With appendicitis, the pain often starts around the belly button and then settles in the lower right quadrant.
Severe elbow pain
If you're holding your child's hand and she pulls one way while you pull the other, you can dislocate her elbow -- a painful condition called nursemaid's elbow. Her arm will hang limp, and she'll refuse to move it. This is most common in toddlers, but it can happen in kids up to age 6. Your pediatrician can manipulate your kid's elbow back into position, but it's crucial that you call right away before her elbow gets swollen.

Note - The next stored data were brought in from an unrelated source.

**config.mk**
```make
export PLATFORM = sky130hd
export DESIGN_NAME = fwd_hazard_unit
export DESIGN_NICKNAME = d
export VERILOG_FILES = /design/src/rtl/fwd_hazard_unit.sv
export SDC_FILE = /design/constraint.sdc
export NUM_CORES = 1
export LEC_CHECK = 0
export CAP_MARGIN = 20
export CORE_AREA = 2 2 105 107
export DETAILED_ROUTE_END_ITERATION = 7
export DIE_AREA = 0 0 107 109
export MAX_ROUTING_LAYER = met4
export PLACE_DENSITY_LB_ADDON = 0.05
export SYNTH_ARGS = -nofsm -noshare
export SYNTH_HDL_FRONTEND = slang
export SYNTH_SLANG_ARGS = --single-unit
```
**constraint.sdc**
```tcl
create_clock -name clk -period 4.3 [get_ports clk]
set_clock_uncertainty 0.2 [all_clocks]
set_input_delay 0.86 -clock clk [delete_from_list [all_inputs] [get_ports clk]]
set_output_delay 0.86 -clock clk [all_outputs]
set_load 0.005 [all_outputs]
```
**src/rtl/fwd_hazard_unit.sv**
```systemverilog
// Operand forwarding and load-use stall control for the 5-stage pipeline.
// Optional FWD_HOLD_EN macro adds a one-entry hold register for distance-3 bypass.
`timescale 1ns/1ps

module fwd_hazard_unit #(
    parameter int XLEN     = 32,
    parameter int ADDR_W   = 5,
    parameter int NUM_SRC  = 2,
    parameter int LOAD_LAT = 1,
    parameter int CNT_W    = 32
) (
    input  logic                      clk,
    input  logic                      rstn,
    input  logic [NUM_SRC*ADDR_W-1:0] rs_addr_id,
    input  logic [NUM_SRC*ADDR_W-1:0] rs_addr_ex,
    input  logic [NUM_SRC*XLEN-1:0]   rs_data_ex,
    input  logic [ADDR_W-1:0]         rd_ex,
    input  logic [ADDR_W-1:0]         rd_mem,
    input  logic [ADDR_W-1:0]         rd_wb,
    input  logic                      regwrite_ex,
    input  logic                      regwrite_mem,
    input  logic                      regwrite_wb,
    input  logic                      memread_ex,
    input  logic [XLEN-1:0]           alu_result_mem,
    input  logic [XLEN-1:0]           wdata_wb,
    output logic [NUM_SRC*XLEN-1:0]   fwd_data_ex,
    output logic [NUM_SRC*2-1:0]      fwd_sel_ex,
    output logic                      stall_if,
    output logic                      stall_id,
    output logic                      flush_ex,
    output logic [CNT_W-1:0]          stall_cnt
);

    typedef enum logic {
        IDLE  = 1'b0,
        STALL = 1'b1
    } state_t;

    localparam logic [1:0] SEL_RF   = 2'b00;
    localparam logic [1:0] SEL_MEM  = 2'b10;
    localparam logic [1:0] SEL_WB   = 2'b01;
    localparam logic [1:0] SEL_HOLD = 2'b11;

    // The first stall cycle is the detection cycle, so STALL covers LOAD_LAT-1 more.
    localparam int         CNT_INIT_I = (LOAD_LAT > 1) ? (LOAD_LAT - 2) : 0;
    localparam logic [1:0] CNT_INIT   = CNT_INIT_I[1:0];

    state_t     state;
    logic [1:0] cnt;
    logic       id_match;
    logic       hazard;
    logic       stall_active;

`ifdef FWD_HOLD_EN
    logic              hold_valid;
    logic [ADDR_W-1:0] hold_rd;
    logic [XLEN-1:0]   hold_data;

    // Keeps the last WB write one extra cycle for a non write-through register file.
    always_ff @(posedge clk) begin
        if (!rstn) begin
            hold_valid <= 1'b0;
            hold_rd    <= '0;
            hold_data  <= '0;
        end else if (regwrite_wb && (rd_wb != '0)) begin
            hold_valid <= 1'b1;
            hold_rd    <= rd_wb;
            hold_data  <= wdata_wb;
        end else begin
            hold_valid <= 1'b0;
        end
    end
`endif

    for (genvar g = 0; g < NUM_SRC; g++) begin : g_src
        logic [ADDR_W-1:0] src_addr;
        logic [XLEN-1:0]   src_data;
        logic              mem_hit;
        logic              wb_hit;
        logic [1:0]        sel;
        logic [XLEN-1:0]   data;

        assign src_addr = rs_addr_ex[g*ADDR_W +: ADDR_W];
        assign src_data = rs_data_ex[g*XLEN +: XLEN];
        assign mem_hit  = regwrite_mem && (rd_mem != '0) && (rd_mem == src_addr);
        assign wb_hit   = regwrite_wb  && (rd_wb  != '0) && (rd_wb  == src_addr);

        always_comb begin
            sel  = SEL_RF;
            data = src_data;
            if (rstn) begin
                if (mem_hit) begin
                    sel  = SEL_MEM;
                    data = alu_result_mem;
                end else if (wb_hit) begin
                    sel  = SEL_WB;
                    data = wdata_wb;
                end
`ifdef FWD_HOLD_EN
                else if (hold_valid && (hold_rd != '0) && (hold_rd == src_addr)) begin
                    sel  = SEL_HOLD;
                    data = hold_data;
                end
`endif
            end
        end

        assign fwd_sel_ex[g*2 +: 2]     = sel;
        assign fwd_data_ex[g*XLEN +: XLEN] = data;
    end

    always_comb begin
        id_match = 1'b0;
        for (int i = 0; i < NUM_SRC; i++) begin
            if (rs_addr_id[i*ADDR_W +: ADDR_W] == rd_ex) begin
                id_match = 1'b1;
            end
        end
    end

    assign hazard = memread_ex && regwrite_ex && (rd_ex != '0) && id_match;

    // Mealy in IDLE so the stall starts in the detection cycle; Moore while in STALL.
    assign stall_active = rstn && ((state == STALL) || hazard);
    assign stall_if     = stall_active;
    assign stall_id     = stall_active;
    assign flush_ex     = stall_active;

    always_ff @(posedge clk) begin
        if (!rstn) begin
            state <= IDLE;
            cnt   <= '0;
        end else begin
            case (state)
                IDLE: begin
                    if (hazard && (LOAD_LAT > 1)) begin
                        state <= STALL;
                        cnt   <= CNT_INIT;
                    end
                end
                STALL: begin
                    if (cnt == 2'd0) begin
                        state <= IDLE;
                    end else begin
                        cnt <= cnt - 2'd1;
                    end
                end
                default: begin
                    state <= IDLE;
                    cnt   <= '0;
                end
            endcase
        end
    end

    always_ff @(posedge clk) begin
        if (!rstn) begin
            stall_cnt <= '0;
        end else if (stall_id && (stall_cnt != {CNT_W{1'b1}})) begin
            stall_cnt <= stall_cnt + CNT_W'(1);
        end
    end

endmodule

```
Yosys cells after proc, flatten, opt, wreduce, memory -nomap -nowiden
Cells that the tools add are included.
{"block": "classes", "add_sub_neg": 2, "n_eq_ne": 7, "mux": 15, "bitwise": 1, "n_reduce_logical": 18}
{"op": "32-bit two-way mux", "count": 6}
{"op": "32-bit by 1-bit adder with 32-bit output (second input constant)", "count": 1}
{"op": "32-bit inequality test (second input constant)", "count": 1}
{"op": "5-bit == test", "count": 6}
{"op": "5-bit nonzero test", "count": 3}
{"op": "1-bit logical AND", "count": 11}
{"op": "2-bit two-way mux", "count": 4}
{"op": "1-bit two-way mux", "count": 5}
{"op": "2-bit AND reduction", "count": 2}
{"op": "2-bit zero test", "count": 1}
{"op": "2-bit by 1-bit subtractor with 2-bit output (second input constant)", "count": 1}
{"op": "1-bit logical OR", "count": 1}
{"op": "1-bit inverter", "count": 1}
{"block": "word_totals", "register_bits": 35, "in_bits": 169, "output_inout_bits": 103, "elab_cells": 46}

Logic depth before layout (Yosys ltp)
Gate-level depths: netlist of the first run.
{"block": "depth", "ltp_word": 7, "ltp_mapped": 8, "depth_no_buf": 6}

Worst setup path before layout of the first run
OpenSTA, ideal clock, no wires.
{"block": "synth_timing", "kind": "input-to-output", "from": "input rd_mem[1]", "to": "output fwd_data_ex[34]", "arrival_time_ns": 2.483, "required_ns": 3.240, "path_slack_ns": 0.757, "cell_stages": 8, "n_path_buf": 2, "path_cell_list": "or4_1 -> o21ai_1 -> or3_1 -> clkbuf_1 -> nand2_1 -> clkbuf_1 -> o22ai_1 -> a21oi_1"}
{"block": "synth_via", "elab_chain_len": 5, "word_cells_on_any_way": 6, "cone_classes": "eq/ne: 1; mux: 2; reduce/logical: 3"}
{"element": "start: declaration", "line_no": "18", "text": "input logic [ADDR_W-1:0] rd_mem,"}
{"element": "5-bit nonzero test", "line_no": "85", "text": "assign mem_hit = regwrite_mem && (rd_mem != '0) && (rd_mem == src_addr);"}
{"element": "1-bit logical AND", "line_no": "85"}
{"element": "1-bit logical AND (*)", "line_no": "85"}
{"element": "32-bit two-way mux (*)", "line_no": "92", "text": "if (mem_hit) begin"}
{"element": "32-bit two-way mux (*)", "line_no": "91", "text": "if (rstn) begin"}
{"element": "end: declaration", "line_no": "26", "text": "output logic [NUM_SRC*XLEN-1:0] fwd_data_ex,"}
Every way passes the cells marked *; elsewhere a longest branch is shown, timed or not.

Final worst setup path of the first run
{"block": "layout_timing", "from": "input rd_wb[1]", "to": "output fwd_data_ex[13]"}
{"block": "layout_via", "elab_chain_len": 6, "word_cells_on_any_way": 7, "cone_classes": "eq/ne: 1; mux: 3; reduce/logical: 3"}
{"element": "start: declaration", "line_no": "19", "text": "input logic [ADDR_W-1:0] rd_wb,"}
{"element": "5-bit nonzero test", "line_no": "86", "text": "assign wb_hit = regwrite_wb && (rd_wb != '0) && (rd_wb == src_addr);"}
{"element": "1-bit logical AND", "line_no": "86"}
{"element": "1-bit logical AND (*)", "line_no": "86"}
{"element": "32-bit two-way mux (*)", "line_no": "95", "text": "end else if (wb_hit) begin"}
{"element": "32-bit two-way mux (*)", "line_no": "92"}
{"element": "32-bit two-way mux (*)", "line_no": "91"}
Marked as above.

==> summary.txt, run 1 <==
Outcome
  – Outcome: completed

Logic synthesis
  – Mapped Area: 0.00326 mm^2
  – Mapped Avg Cell Area: 6.67 um^2
  – Post-synthesis async set-or-reset flop share: 0%
  – Mapped Cells: 489
  – Number of synthesized register bits: 35
  – Sequential area share after synthesis: 21.5%
  – Main synth FF type: dfxtp_1
  – Syn Nets: 660
  – Synth cell types: 46
  – EDFF count, synth: 0
  – Synth Warn #: 0

CTS
  – Post-CTS Hold Fix Bufs: 0
  – Root buffer cell: clkbuf_8
  – CTS tree: done
  – Clk_lat worst skew: 0.29 ns
  – Clock transition at path regs: 0.07 ns
  – H-Tree Depth: 2
  – CTS Sinks: 35
  – Clock buffer depth: 2
  – Num CTS Buffers: 5

Final layout
  – Layout area overhead: 105%
  – Sequential cell area: 701 um^2
  – Share of cells above drive strength 1: 8.13%
  – N_diodes: 0
  – Filler cells: 976
  – Multi-input gate area: 0.00251 mm^2
  – Commonest non-fill, non-tap cell in the layout: clkdlybuf4s50_1
  – Most frequent cells in the layout: clkdlybuf4s50_1, nor2_1, a21oi_1
  – Final Net Count: 933

Setup path
  – Crit start category: input port
  – Critical Path End Type: primary output
  – CP max stage cell: or4_4
  – Worst path cell trace: clkdlybuf4s50_1, or4_4, o21ai_4, nor4_4, o21a_1, buf_12, nor2_1, a21oi_1, clkdlybuf4s50_1
  – Critical path data required time: 3.24 ns
  – Critical Path Stages: 9
  – Critical path type: input port to primary output
  – Crit path largest cell delay: 0.56 ns
  – Reg2reg start: stall_cnt[2]
  – R2R depth: 6
  – Reg2reg setup slack: 1.65 ns
  – Crit path to: fwd_data_ex[13]
  – Count of buffer and inverter cells on the critical path: 3
  – Worst r2r dst: stall_cnt[25]
  – CP delay by family, top: buffers and inverters
  – Most used cell along the critical path: clkdlybuf4s50_1
  – Crit path from: rd_wb[1]
  – Crit-path max FO: 32
  – WP data arrival: 3.16 ns

Route
  – Wirelength per Cell: 18.6 um
  – Antenna Violating Nets Remaining: 0
  – Vias: 4871
  – Initial DRC count: 257
  – DR pass1 iterations: 4
  – Metal-1 WL: 6220 um
  – Remaining DRCs: 0
  – Drt total wl: 16800 um
  – WL met3: 976 um
  – DR vias/cell: 5.39
  – Uppermost layer routed: met4
  – Met2 wire length: 9110 um

Global routing
  – GRT Total Usage: 27.2%
  – Number of global-route vias before repair: 4986
  – GRT overflow: 0
  – First-pass GRT wire length: 24500 um
  – Largest net degree at the start of global routing: 39
  – Initial antenna violation count: 0

Die
  – Die Y-Extent: 109 um
  – Die width: 107 um
  – Core Rows: 38
  – Die area: 0.0117 mm^2
  – Core area: 0.0106 mm^2
  – Initial core utilization: 30.8%
  – Ports: 272

STA
  – Setup TNS: 0 ns
  – Max Clock Freq: 237 MHz
  – Final Hold Fails: 0
  – Post-route setup slack: 0.0765 ns
  – Fin crit share: 98.2%
  – WHS: 0.303 ns
  – Final Slew Violations: 0
  – Min cycle time layout: 4.22 ns
  – Relative slew slack: 65.5%
  – Setup violations, final: 0
  – Slew @ Worst Pin: 0.517 ns

Power and ir drop
  – Worst vdd ir: 0.000102 V
  – PD cells: 154 mW/mm^2
  – Total Power: 1.03 mW
  – Leakage power: 2.77 nW

Placed design
  – Pre-CTS WS: -0.173 ns
  – Quantity of I/O buffers inserted on ports: 271
  – Final RePlAce weighted congestion: 0.987
  – Hpwl dp: 12700 um

Min path
  – Hold depth: 2
  – Hold Startpoint: cnt[1]
  – Class of the worst hold path: register to register

Flow run
  – Max_cap viols: 0
Yosys cell counts (2+ instances only):
master,count,area (um^2)
xnor2_1,32,280
nor4b_1,3,26.3
nand2b_1,4,25.0
o311a_1,2,20.0
inv_1,4,15.0
ha_1,2,25.0
nand4_1,3,18.8
nor4_1,8,50.1
o31ai_1,4,30.0
buf_4,2,15.0
o22ai_1,64,400
o31a_1,2,17.5
o21a_1,4,30.0
buf_1,2,7.51
and4_1,2,17.5
mux2i_1,4,40.0
and2_1,4,25.0
or4_1,7,52.6
nor3_1,12,60.1
a41o_1,2,20.0
dfxtp_1,35,701
nand2_1,23,86.3
or3_1,6,37.5
or2_1,2,12.5
clkbuf_1,30,113
nand3b_1,2,15.0
nand3_1,16,80.1
and3_1,6,37.5
xor2_1,15,131
o21ai_0,3,15.0
nor2_1,95,357
buf_2,4,20.0
a21oi_1,72,360
cells by family (layout without fill, tap and decap cells):
family | Yosys count | in the layout | share of synthesized area, %
DFF | 35 | 35 | 21.5
muxes | 4 | 4 | 1.23
and+or+nand+nor | 199 | 199 | 29.6
xor gates and xnor gates | 47 | 47 | 12.6
buffers and inverters | 42 | 316 | 5.21
adders and majority gates | 2 | 2 | 0.767
AOI/OAI and AO/OA | 160 | 160 | 29.1
registers in the layout, summed over array words and instances (netlist names):
signal / cells
cnt: 2
stall_cnt: 32
state: 1
worst register-to-register path, delay by kind of cell (launching register included):
kind,cells,cell delay (ns)
and+or+nand+nor,5,1.83
AOI/OAI and AO/OA,1,0.13
DFF,1,0.43
final cells by class:
type | instances | area share [%]
Sequential cell | 35 | 10.5
Clock buffer | 6 | 1.24
Inverter | 4 | 0.225
Tap cell | 140 | 2.62
Multi-Input combinational cell | 412 | 37.6
Timing Repair Buffer | 304 | 47.3
Clock inverter | 2 | 0.524
repair_timing:
| item | in CTS | in global routing |
|---|---|---|
| pin swaps | 0 | 7 |
| buffers inserted | 0 | 5 |
| gates resized for setup | 39 | 49 |
| gates cloned | 0 | 3 |
| setup endpoints to repair | 64 | 39 |
through the flow:
stage | utilization [%] | cells | instance area [um^2]
2_1_floorplan | - | 489 | 3260
3_3_place_gp | 59.0 | 887 | 6260
3_5_place_dp | 59.0 | 887 | 6260
4_1_cts | 60.4 | 895 | 6400
5_1_grt | 63.0 | 903 | 6680
6_report | 63.0 | 903 | 6680
worst min path at each step:
stage	endpoint	slack [ns]
3_3_place_gp	stall_cnt[24]	0.28
4_1_cts	cnt[1]	0.30
2_1_floorplan	stall_cnt[26]	0.28
5_1_grt	cnt[1]	0.34
6_report	cnt[1]	0.30
3_5_place_dp	cnt[1]	0.29
where the power goes:
part / internal (mW) / switching [mW] / total, mW
registers: 0.324 / 0.000416 / 0.325
clock network: 0.188 / 0.118 / 0.306
logic: 0.247 / 0.153 / 0.400
routing by layer:
| metal | vias to the layer above | global-route usage [%] |
|---|---|---|
| li1 | 2345 | - |
| met1 | 2306 | 29.5 |
| met2 | 190 | 49.5 |
| met3 | 30 | 4.72 |
| met4 | 0 | 10.9 |
| met5 | - | - |
Note: power is estimated with default switching activity, not from simulation.
==> run 2, diff against run 1 <==
- CTS_BUF_LIST: unset -> sky130_fd_sc_hd__clkbuf_8
==> results of run 2 <==
Same layout as run 1: the final DEF is identical, and so are final timing and power.
==> run 3, diff against run 2 <==
- CELL_PAD_IN_SITES_DETAIL_PLACEMENT: unset -> 1
- CELL_PAD_IN_SITES_GLOBAL_PLACEMENT: unset -> 1
- CORE_AREA: 2 2 105 107 -> unset
- CORE_ASPECT_RATIO: unset -> 0.7
- CORE_UTILIZATION: unset -> 23
- DIE_AREA: 0 0 107 109 -> unset
==> run 3 against run 2 <==
Core utilization is 15 points lower. Count of clock-buffer cells in the layout fell by 1. Die area is 26% higher. Non-clock buffer count down 10. Sequential power about the same. Critical path depth increased by 1. Highest routed layer unchanged.
==> summary.txt, run 3 (synthesized netlist as in run 1, its figures left out) <==
Setup path
  – Crit-path max FO: 32
  – WP data arrival: 3.14 ns
  – Critical path type: input port to primary output
  – Critical path data required time: 3.24 ns
  – Critical Path End Type: primary output
  – Crit start category: input port

Placed design
  – Hpwl dp: 13700 um
  – Final RePlAce weighted congestion: 0.831
  – DP Cell Count: 932
  – Dpl cell area: 0.00628 mm^2
  – Quantity of I/O buffers inserted on ports: 271
  – Pre-CTS WS: -0.235 ns

CTS
  – Setup bufs post-CTS: 0
  – CTS tree: done
  – Clock transition at path regs: 0.08 ns
  – CTS Sinks: 35
  – Clock buffer depth: 2
  – Root buffer cell: clkbuf_8
  – Clk_lat worst skew: 0.32 ns
  – Num CTS Buffers: 5
  – H-Tree Depth: 2

Final layout
  – Finished Cell Area: 0.00660 mm^2
  – Multi-input gate area: 0.00248 mm^2
  – N_diodes: 0
  – Layout area overhead: 102%
  – Most frequent cells in the layout: clkdlybuf4s50_1, nor2_1, a21oi_1
  – Largest Register: stall_cnt
  – Max FFs per register: 32
  – Final Net Count: 923
  – Top Registers: stall_cnt: 32 flops, cnt: 2 flops, state: 1 flops
  – Share of cells above drive strength 1: 6.24%
  – Non-Filler Instances: 943
  – Filler cells: 1684
  – Commonest non-fill, non-tap cell in the layout: clkdlybuf4s50_1
  – Sequential cell area: 701 um^2

Global routing
  – GRT Total Usage: 23.9%
  – First-pass GRT wire length: 26200 um
  – Largest net degree at the start of global routing: 61
  – GRT overflow: 0
  – Number of global-route vias before repair: 4873
  – Initial antenna violation count: 0

Die
  – Die Y-Extent: 102 um
  – Ports: 272
  – Die area: 0.0147 mm^2
  – Initial core utilization: 23.5%
  – Die width: 144 um
  – Core Rows: 36
  – Core area: 0.0139 mm^2

Route
  – DR vias/cell: 5.11
  – Vias: 4818
  – Antenna Violating Nets Remaining: 0
  – Remaining DRCs: 0
  – DR pass1 iterations: 5
  – Initial DRC count: 137
  – Drt total wl: 18200 um
  – Wirelength per Cell: 19.3 um

STA
  – Setup violations, final: 0
  – Slew @ Worst Pin: 0.704 ns
  – Min cycle time layout: 4.20 ns
  – Max Clock Freq: 238 MHz
  – Final Slew Violations: 0
  – WHS: 0.305 ns
  – Post-route setup slack: 0.104 ns
  – Fin crit share: 97.6%
  – Final Hold Fails: 0
  – Relative slew slack: 53.1%

Power and ir drop
  – Worst vdd ir: 0.000106 V
  – Leakage power: 2.61 nW
  – PD cells: 158 mW/mm^2

Outcome
  – Outcome: completed

Flow run
  – Max_cap viols: 0

Min path
  – Class of the worst hold path: register to register
[run 3: cell count changes in the layout (fill, tap and decap cells not counted), sizes merged]
cell / change
buf: -9
clkdlybuf4s50: -1
bufbuf: +1
inv: +1
clkbuf: -3
dlygate4sd2: +1
clkdlybuf4s15: +12
dlymetal6s2s: -12
[run 3: per-stage QoR]
stage	setup TNS, ns	total power [mW]	utilization (%)
floorplan	0	0.440	-
global placement	-6.48	0.727	45.3
detailed placement	-9.75	0.735	45.3
CTS	-0.586	1.05	46.5
global route	-0.0306	1.10	47.6
finish	0	1.05	47.6
[run 3: worst paths after layout]
| check | from | end | slack, ns | depth (start not counted) |
|---|---|---|---|---|
| hold / removal | cnt[1] | cnt[1] | 0.31 | 2 |
| setup reg to reg | stall_cnt[11] | stall_cnt[31] | 1.47 | 8 |
| setup / recovery | rd_wb[1] | fwd_data_ex[0] | 0.10 | 10 |
| hold reg to reg | cnt[1] | cnt[1] | 0.31 | 2 |
[run 3: cell type report]
type                            instances  share of cell area, %
Inverter                                4                  0.227
Tap cell                              190                   3.60
Sequential cell                        35                   10.6
Multi-Input combinational cell        412                   37.5
Clock buffer                            5                   1.04
Timing Repair Buffer                  294                   46.3
Clock inverter                          3                  0.720
[run 3: repair_timing]
action / in CTS / in global routing
gates resized for setup: 48 / 48
endpoints found under the setup margin: 66 / 44
hold endpoints to repair: 0 / 0
hold buffers: 0 / 0
pin swaps: 1 / 4
gates cloned: 2 / 1
[run 3: worst max-delay path, stage by stage]
cell and delay (ns):
clkdlybuf4s50_1 0.44, or4_4 0.56, o21ai_4 0.22, nor4_4 0.08, buf_4 0.14, o21a_1 0.19, buf_12 0.17, nor2_1 0.12
a21oi_1 0.05, dlygate4sd2_1 0.30
[run 3: per-layer routing]
layer | track usage [%] | vias up | routed length [um]
met2 | 39.0 | 155 | 8550
met4 | 6.88 | 0 | 409
li1 | - | 2338 | -
met3 | 4.54 | 22 | 1090
met5 | - | - | 0
met1 | 29.9 | 2303 | 8170
[run 3: power by group]
group          switching (mW)  total (mW)  internal (mW)
Clock                   0.151       0.327          0.176
Sequential           0.000422       0.324          0.324
Combinational           0.153       0.394          0.241
Total                   0.305        1.05          0.741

When It Can Wait Until Morning
In these four situations, you can let your pediatrician sleep through the night:
Fever in a child who's 3 or older: Fever is not a disease, it's a symptom -- and contrary to what some people have heard, it won't cause brain damage. "If your older child has a temperature of 104 degrees F., that doesn't mean he's any sicker than if it's 102 degrees F.," says Dr. Sue Hubbard. Only call if your child is very lethargic -- he won't give you a smile or even watch his favorite video.
A little blood in poop: If your child's been constipated, he can get a small anal tear that bleeds. This is also common in babies who've just started solids, says Dr. Brown.
Goopy or crusty eyes: Pinkeye is particularly common when your child has a cold. Make an appointment for the next day, says Dr. Brown. Kids under the age of 2 may also get crusty eyes when they have an ear infection, but it's still okay to wait until the morning to call the doctor.
An itchy rash: It could be hives (which looks like raised mosquito bites with flat red circles around them), eczema (red and scaly), or contact dermatitis (red blisters in a streak or a patch).